START Records for the task

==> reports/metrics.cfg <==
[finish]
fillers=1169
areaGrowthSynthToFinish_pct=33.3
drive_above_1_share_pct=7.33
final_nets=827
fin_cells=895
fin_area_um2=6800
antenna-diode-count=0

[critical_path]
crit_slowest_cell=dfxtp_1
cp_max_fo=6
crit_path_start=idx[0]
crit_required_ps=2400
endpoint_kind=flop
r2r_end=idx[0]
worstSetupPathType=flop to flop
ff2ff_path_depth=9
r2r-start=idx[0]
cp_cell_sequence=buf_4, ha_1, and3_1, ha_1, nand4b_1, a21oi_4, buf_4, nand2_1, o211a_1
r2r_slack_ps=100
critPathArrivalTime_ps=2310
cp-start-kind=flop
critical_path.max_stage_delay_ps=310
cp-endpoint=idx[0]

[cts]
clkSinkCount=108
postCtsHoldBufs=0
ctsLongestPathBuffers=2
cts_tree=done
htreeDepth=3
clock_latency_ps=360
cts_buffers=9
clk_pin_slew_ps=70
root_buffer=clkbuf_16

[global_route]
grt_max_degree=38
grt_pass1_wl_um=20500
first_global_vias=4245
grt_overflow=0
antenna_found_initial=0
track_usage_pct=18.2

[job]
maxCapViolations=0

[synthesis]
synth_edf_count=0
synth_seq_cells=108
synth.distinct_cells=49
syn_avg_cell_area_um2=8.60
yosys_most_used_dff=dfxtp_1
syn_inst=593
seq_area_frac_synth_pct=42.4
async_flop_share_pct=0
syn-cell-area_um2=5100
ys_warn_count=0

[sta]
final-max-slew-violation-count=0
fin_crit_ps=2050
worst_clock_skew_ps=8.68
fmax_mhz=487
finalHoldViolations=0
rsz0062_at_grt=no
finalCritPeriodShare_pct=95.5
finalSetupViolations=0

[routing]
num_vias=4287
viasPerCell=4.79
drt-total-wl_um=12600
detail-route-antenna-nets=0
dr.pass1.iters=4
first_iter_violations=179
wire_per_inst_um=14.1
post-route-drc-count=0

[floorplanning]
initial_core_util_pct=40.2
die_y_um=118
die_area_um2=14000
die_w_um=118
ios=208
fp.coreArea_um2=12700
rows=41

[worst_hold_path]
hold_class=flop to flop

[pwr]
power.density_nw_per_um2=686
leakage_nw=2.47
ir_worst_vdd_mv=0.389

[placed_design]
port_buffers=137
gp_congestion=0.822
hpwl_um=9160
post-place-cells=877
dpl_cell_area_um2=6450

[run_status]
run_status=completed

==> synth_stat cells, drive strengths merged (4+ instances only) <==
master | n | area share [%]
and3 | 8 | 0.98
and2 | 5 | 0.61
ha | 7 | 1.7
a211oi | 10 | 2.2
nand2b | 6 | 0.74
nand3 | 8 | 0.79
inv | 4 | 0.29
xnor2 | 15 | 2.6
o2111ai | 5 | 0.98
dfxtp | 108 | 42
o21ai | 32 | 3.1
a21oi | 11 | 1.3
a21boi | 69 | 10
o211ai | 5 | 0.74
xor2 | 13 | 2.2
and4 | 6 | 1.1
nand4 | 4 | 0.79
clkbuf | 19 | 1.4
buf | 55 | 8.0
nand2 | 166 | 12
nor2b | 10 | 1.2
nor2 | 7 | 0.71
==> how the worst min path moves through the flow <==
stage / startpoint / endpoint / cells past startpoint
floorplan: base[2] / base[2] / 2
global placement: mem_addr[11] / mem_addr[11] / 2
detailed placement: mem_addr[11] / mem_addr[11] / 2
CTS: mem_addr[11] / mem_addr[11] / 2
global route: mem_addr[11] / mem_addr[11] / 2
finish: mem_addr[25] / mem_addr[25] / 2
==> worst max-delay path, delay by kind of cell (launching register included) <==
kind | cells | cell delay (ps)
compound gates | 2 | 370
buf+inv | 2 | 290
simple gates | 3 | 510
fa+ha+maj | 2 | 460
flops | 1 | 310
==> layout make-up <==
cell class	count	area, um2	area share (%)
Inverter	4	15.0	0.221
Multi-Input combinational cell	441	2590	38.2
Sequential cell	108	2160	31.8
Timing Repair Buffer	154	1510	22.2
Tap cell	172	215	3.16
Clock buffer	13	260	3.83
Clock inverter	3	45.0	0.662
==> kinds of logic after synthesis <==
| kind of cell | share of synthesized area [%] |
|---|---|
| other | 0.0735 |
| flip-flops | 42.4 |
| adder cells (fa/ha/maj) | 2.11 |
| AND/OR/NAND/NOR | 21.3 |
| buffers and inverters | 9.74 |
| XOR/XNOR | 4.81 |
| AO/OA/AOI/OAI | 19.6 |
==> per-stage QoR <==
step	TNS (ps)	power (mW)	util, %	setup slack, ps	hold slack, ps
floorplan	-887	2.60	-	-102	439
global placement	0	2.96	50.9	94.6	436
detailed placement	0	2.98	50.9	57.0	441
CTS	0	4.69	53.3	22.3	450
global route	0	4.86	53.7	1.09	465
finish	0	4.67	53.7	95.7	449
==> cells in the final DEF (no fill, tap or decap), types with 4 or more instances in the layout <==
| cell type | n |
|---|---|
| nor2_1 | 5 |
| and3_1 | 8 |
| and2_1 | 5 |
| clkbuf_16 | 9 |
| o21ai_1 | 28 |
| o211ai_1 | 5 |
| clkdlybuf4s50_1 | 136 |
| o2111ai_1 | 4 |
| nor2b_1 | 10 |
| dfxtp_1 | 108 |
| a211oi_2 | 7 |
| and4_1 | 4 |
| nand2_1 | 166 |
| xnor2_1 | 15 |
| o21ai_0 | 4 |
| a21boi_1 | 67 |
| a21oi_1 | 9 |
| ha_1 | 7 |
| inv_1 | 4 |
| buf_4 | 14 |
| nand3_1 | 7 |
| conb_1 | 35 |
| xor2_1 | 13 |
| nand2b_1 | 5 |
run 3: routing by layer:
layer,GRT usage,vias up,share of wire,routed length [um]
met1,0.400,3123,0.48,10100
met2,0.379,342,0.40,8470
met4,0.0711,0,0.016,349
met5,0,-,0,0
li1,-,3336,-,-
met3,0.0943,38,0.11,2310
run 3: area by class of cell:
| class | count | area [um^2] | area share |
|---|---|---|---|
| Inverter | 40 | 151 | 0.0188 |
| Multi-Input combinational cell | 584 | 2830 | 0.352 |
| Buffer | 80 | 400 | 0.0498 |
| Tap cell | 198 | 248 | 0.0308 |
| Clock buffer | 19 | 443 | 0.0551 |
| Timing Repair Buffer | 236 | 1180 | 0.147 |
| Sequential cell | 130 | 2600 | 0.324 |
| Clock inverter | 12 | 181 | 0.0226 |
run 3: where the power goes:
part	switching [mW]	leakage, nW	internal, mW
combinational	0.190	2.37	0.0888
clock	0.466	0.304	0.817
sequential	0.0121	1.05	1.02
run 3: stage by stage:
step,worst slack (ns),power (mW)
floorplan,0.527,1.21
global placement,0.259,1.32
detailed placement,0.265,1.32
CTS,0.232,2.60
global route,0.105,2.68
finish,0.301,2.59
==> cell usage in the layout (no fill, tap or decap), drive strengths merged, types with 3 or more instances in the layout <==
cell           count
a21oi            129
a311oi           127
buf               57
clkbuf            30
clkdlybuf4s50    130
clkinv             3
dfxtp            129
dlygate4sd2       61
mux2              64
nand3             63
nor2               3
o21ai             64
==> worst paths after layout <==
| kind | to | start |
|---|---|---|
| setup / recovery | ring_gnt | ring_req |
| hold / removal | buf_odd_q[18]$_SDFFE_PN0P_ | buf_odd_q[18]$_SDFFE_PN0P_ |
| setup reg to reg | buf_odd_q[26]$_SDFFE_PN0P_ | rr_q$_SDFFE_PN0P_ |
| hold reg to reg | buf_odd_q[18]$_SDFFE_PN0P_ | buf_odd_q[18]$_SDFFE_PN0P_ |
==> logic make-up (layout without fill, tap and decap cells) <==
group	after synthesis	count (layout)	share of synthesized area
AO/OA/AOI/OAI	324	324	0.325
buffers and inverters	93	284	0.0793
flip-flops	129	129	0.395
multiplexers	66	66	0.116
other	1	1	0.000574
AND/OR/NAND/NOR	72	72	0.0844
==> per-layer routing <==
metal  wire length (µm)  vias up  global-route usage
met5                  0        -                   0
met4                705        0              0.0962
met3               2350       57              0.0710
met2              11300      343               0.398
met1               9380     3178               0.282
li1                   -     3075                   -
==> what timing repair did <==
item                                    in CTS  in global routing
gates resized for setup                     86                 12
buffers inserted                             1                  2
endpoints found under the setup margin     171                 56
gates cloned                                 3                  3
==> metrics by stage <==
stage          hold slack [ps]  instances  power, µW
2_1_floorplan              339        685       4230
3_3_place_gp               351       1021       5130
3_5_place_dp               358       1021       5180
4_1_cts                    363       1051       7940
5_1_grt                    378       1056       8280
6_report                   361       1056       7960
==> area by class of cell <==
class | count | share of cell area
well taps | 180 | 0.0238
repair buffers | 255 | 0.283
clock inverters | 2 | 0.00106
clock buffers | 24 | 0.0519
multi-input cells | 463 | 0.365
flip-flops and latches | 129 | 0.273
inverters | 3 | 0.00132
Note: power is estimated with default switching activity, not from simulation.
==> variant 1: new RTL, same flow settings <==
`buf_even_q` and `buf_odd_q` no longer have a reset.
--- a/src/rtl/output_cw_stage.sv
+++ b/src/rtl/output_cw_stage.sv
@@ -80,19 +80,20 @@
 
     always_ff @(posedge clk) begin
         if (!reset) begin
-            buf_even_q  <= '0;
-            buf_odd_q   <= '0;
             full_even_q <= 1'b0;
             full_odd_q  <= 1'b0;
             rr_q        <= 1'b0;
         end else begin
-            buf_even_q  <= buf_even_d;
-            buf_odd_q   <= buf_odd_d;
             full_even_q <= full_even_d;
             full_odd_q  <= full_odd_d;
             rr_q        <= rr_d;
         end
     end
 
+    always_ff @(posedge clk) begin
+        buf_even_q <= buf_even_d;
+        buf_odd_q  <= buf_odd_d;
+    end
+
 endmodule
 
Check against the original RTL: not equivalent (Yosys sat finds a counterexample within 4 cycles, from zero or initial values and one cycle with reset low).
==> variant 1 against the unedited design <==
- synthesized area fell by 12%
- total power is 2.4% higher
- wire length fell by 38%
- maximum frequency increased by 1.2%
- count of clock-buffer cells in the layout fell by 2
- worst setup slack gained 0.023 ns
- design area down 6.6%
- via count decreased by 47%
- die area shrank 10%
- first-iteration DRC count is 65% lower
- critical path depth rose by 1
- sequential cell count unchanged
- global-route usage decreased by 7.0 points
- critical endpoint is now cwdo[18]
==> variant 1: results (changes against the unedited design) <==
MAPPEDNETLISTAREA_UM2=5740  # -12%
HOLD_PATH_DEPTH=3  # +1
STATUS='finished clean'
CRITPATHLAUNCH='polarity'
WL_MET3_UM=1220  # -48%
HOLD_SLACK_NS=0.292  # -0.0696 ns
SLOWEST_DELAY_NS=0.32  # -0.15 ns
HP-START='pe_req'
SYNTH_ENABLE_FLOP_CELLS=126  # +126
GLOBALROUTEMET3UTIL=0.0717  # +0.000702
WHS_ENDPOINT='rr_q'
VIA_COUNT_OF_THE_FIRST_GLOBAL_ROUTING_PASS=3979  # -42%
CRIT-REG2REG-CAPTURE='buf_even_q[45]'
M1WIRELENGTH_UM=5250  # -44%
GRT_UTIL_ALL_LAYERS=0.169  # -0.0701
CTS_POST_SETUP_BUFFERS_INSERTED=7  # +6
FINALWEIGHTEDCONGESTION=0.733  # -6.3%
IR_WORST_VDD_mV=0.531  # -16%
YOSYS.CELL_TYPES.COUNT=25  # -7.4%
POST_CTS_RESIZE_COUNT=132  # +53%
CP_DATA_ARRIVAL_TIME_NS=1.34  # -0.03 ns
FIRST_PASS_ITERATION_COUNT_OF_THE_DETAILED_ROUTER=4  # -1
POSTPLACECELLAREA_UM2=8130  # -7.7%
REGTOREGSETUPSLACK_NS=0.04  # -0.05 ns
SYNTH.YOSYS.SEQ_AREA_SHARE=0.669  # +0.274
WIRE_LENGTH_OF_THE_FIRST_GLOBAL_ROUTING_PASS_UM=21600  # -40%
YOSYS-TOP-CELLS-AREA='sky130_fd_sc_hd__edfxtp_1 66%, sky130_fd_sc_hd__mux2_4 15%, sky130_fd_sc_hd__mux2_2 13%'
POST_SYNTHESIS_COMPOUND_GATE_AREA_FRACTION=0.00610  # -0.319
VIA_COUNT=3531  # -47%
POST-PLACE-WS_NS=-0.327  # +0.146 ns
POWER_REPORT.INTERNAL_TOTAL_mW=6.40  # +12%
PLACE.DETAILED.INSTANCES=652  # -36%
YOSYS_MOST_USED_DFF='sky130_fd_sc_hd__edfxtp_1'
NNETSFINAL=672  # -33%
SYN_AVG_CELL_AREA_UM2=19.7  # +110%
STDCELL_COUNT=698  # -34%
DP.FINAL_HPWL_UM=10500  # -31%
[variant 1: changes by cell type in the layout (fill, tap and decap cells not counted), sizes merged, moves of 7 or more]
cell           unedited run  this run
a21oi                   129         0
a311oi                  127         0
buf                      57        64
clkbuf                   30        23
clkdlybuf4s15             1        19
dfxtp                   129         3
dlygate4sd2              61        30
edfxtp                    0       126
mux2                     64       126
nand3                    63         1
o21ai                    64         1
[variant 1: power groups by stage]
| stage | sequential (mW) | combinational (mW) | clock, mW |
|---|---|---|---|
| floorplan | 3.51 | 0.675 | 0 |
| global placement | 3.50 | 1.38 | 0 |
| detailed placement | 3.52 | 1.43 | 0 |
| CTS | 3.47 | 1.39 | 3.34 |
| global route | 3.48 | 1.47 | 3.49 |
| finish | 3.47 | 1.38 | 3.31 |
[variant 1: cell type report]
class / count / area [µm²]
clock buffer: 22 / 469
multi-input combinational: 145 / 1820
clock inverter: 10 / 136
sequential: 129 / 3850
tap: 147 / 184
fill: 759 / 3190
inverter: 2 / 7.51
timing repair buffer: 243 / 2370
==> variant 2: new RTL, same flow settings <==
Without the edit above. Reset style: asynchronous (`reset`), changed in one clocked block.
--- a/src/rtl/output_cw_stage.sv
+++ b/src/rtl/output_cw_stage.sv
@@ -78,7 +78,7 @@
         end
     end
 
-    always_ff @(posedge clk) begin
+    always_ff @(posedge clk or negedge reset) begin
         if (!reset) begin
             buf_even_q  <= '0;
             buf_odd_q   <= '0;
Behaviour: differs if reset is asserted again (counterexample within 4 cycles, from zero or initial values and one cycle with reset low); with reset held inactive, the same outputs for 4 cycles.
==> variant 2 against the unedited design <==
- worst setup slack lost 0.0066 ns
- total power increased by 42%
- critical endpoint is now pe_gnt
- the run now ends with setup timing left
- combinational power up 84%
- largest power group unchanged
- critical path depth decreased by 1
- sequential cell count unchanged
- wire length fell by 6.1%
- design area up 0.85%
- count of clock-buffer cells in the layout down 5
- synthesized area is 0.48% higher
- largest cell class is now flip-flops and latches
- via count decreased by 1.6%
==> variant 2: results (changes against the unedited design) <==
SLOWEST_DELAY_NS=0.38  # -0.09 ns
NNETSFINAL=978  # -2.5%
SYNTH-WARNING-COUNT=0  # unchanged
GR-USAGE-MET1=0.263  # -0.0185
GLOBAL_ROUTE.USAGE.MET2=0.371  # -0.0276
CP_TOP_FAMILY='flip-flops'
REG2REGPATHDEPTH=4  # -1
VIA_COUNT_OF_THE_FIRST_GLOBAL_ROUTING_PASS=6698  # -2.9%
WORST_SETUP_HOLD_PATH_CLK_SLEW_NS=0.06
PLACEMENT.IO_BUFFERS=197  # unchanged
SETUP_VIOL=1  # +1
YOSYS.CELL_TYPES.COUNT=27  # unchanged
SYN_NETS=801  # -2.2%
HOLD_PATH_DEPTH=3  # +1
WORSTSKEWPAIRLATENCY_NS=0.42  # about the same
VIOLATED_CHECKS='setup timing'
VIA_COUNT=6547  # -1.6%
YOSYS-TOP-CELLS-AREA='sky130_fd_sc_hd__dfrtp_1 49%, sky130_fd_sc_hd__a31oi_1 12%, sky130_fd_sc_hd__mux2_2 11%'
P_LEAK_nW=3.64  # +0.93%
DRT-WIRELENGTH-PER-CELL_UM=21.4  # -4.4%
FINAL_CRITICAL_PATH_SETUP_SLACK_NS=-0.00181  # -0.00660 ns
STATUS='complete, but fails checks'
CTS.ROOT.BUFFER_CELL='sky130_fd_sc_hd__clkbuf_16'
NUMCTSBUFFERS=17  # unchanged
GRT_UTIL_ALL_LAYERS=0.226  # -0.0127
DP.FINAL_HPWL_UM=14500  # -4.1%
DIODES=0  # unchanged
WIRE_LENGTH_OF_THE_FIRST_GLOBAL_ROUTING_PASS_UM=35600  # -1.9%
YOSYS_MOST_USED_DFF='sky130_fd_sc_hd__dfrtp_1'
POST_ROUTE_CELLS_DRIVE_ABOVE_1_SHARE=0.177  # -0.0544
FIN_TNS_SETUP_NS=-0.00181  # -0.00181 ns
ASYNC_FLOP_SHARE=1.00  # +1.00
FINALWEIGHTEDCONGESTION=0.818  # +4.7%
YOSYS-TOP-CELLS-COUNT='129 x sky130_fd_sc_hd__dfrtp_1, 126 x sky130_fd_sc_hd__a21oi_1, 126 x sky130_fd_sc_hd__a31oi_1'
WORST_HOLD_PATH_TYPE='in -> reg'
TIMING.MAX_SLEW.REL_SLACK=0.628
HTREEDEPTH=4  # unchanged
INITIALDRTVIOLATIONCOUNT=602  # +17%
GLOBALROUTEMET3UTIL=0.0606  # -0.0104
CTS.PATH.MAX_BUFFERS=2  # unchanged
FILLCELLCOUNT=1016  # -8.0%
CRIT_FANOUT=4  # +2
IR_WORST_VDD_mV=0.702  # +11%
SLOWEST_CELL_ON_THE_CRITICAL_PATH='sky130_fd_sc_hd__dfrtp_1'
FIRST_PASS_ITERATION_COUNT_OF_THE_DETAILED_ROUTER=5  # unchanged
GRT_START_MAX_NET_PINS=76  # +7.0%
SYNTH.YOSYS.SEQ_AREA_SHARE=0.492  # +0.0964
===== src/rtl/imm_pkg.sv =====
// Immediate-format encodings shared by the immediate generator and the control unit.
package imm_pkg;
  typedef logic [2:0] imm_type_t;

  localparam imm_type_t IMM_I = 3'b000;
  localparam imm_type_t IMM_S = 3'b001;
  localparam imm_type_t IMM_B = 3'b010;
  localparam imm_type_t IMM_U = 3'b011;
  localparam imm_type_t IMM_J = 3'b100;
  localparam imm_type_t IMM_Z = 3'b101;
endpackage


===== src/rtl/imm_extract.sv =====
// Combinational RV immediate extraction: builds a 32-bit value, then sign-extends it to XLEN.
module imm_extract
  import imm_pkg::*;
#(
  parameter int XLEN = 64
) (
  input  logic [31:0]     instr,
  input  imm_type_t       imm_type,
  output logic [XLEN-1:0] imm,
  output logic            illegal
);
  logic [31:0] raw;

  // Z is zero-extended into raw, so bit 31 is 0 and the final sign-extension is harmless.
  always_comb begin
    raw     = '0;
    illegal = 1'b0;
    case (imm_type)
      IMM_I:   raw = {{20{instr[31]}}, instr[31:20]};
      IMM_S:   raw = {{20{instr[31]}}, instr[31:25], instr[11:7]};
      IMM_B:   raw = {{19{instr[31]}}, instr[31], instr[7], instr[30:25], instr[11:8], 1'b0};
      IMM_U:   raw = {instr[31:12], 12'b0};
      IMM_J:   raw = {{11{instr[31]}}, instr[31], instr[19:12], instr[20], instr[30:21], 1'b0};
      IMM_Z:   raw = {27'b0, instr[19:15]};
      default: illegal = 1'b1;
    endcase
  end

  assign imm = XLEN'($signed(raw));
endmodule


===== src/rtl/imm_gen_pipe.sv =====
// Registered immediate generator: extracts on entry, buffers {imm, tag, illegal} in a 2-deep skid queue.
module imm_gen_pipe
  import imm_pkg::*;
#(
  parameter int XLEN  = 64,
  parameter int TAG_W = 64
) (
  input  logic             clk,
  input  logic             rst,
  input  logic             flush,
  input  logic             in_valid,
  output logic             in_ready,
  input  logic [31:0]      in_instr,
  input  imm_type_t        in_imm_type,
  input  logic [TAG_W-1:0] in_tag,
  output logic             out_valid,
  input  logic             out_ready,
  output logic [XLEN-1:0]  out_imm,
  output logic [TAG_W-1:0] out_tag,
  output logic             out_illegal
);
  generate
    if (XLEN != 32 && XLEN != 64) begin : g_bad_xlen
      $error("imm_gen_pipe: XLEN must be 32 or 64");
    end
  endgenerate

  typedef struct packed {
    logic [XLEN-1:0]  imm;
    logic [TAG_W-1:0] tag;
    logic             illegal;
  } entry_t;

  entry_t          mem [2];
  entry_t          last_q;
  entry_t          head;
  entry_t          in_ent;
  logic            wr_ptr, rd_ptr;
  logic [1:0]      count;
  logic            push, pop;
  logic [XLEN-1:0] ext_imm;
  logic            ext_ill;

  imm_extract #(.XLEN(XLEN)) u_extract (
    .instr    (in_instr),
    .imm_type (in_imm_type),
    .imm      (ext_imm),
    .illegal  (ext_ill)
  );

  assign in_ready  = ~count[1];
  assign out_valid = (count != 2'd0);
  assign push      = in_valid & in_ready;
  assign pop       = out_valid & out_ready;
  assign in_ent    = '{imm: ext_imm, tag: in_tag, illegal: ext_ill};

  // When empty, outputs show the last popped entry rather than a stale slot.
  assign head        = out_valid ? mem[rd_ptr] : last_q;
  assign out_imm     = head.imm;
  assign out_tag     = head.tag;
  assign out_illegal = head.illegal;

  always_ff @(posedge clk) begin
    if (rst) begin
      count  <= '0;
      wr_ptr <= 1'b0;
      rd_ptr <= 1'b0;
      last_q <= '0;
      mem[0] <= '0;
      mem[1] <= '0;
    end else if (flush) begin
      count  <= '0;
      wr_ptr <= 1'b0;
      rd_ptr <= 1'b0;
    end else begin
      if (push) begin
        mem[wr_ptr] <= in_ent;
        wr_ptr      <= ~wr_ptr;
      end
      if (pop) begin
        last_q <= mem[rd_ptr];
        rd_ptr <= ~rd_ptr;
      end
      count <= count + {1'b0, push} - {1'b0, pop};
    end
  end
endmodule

END Records for the task

> [Work required]: Nothing but a number should be returned: how many lines of the listing include "FINALWEIGHTEDCONGESTION".

> [Answer to the problem]: 2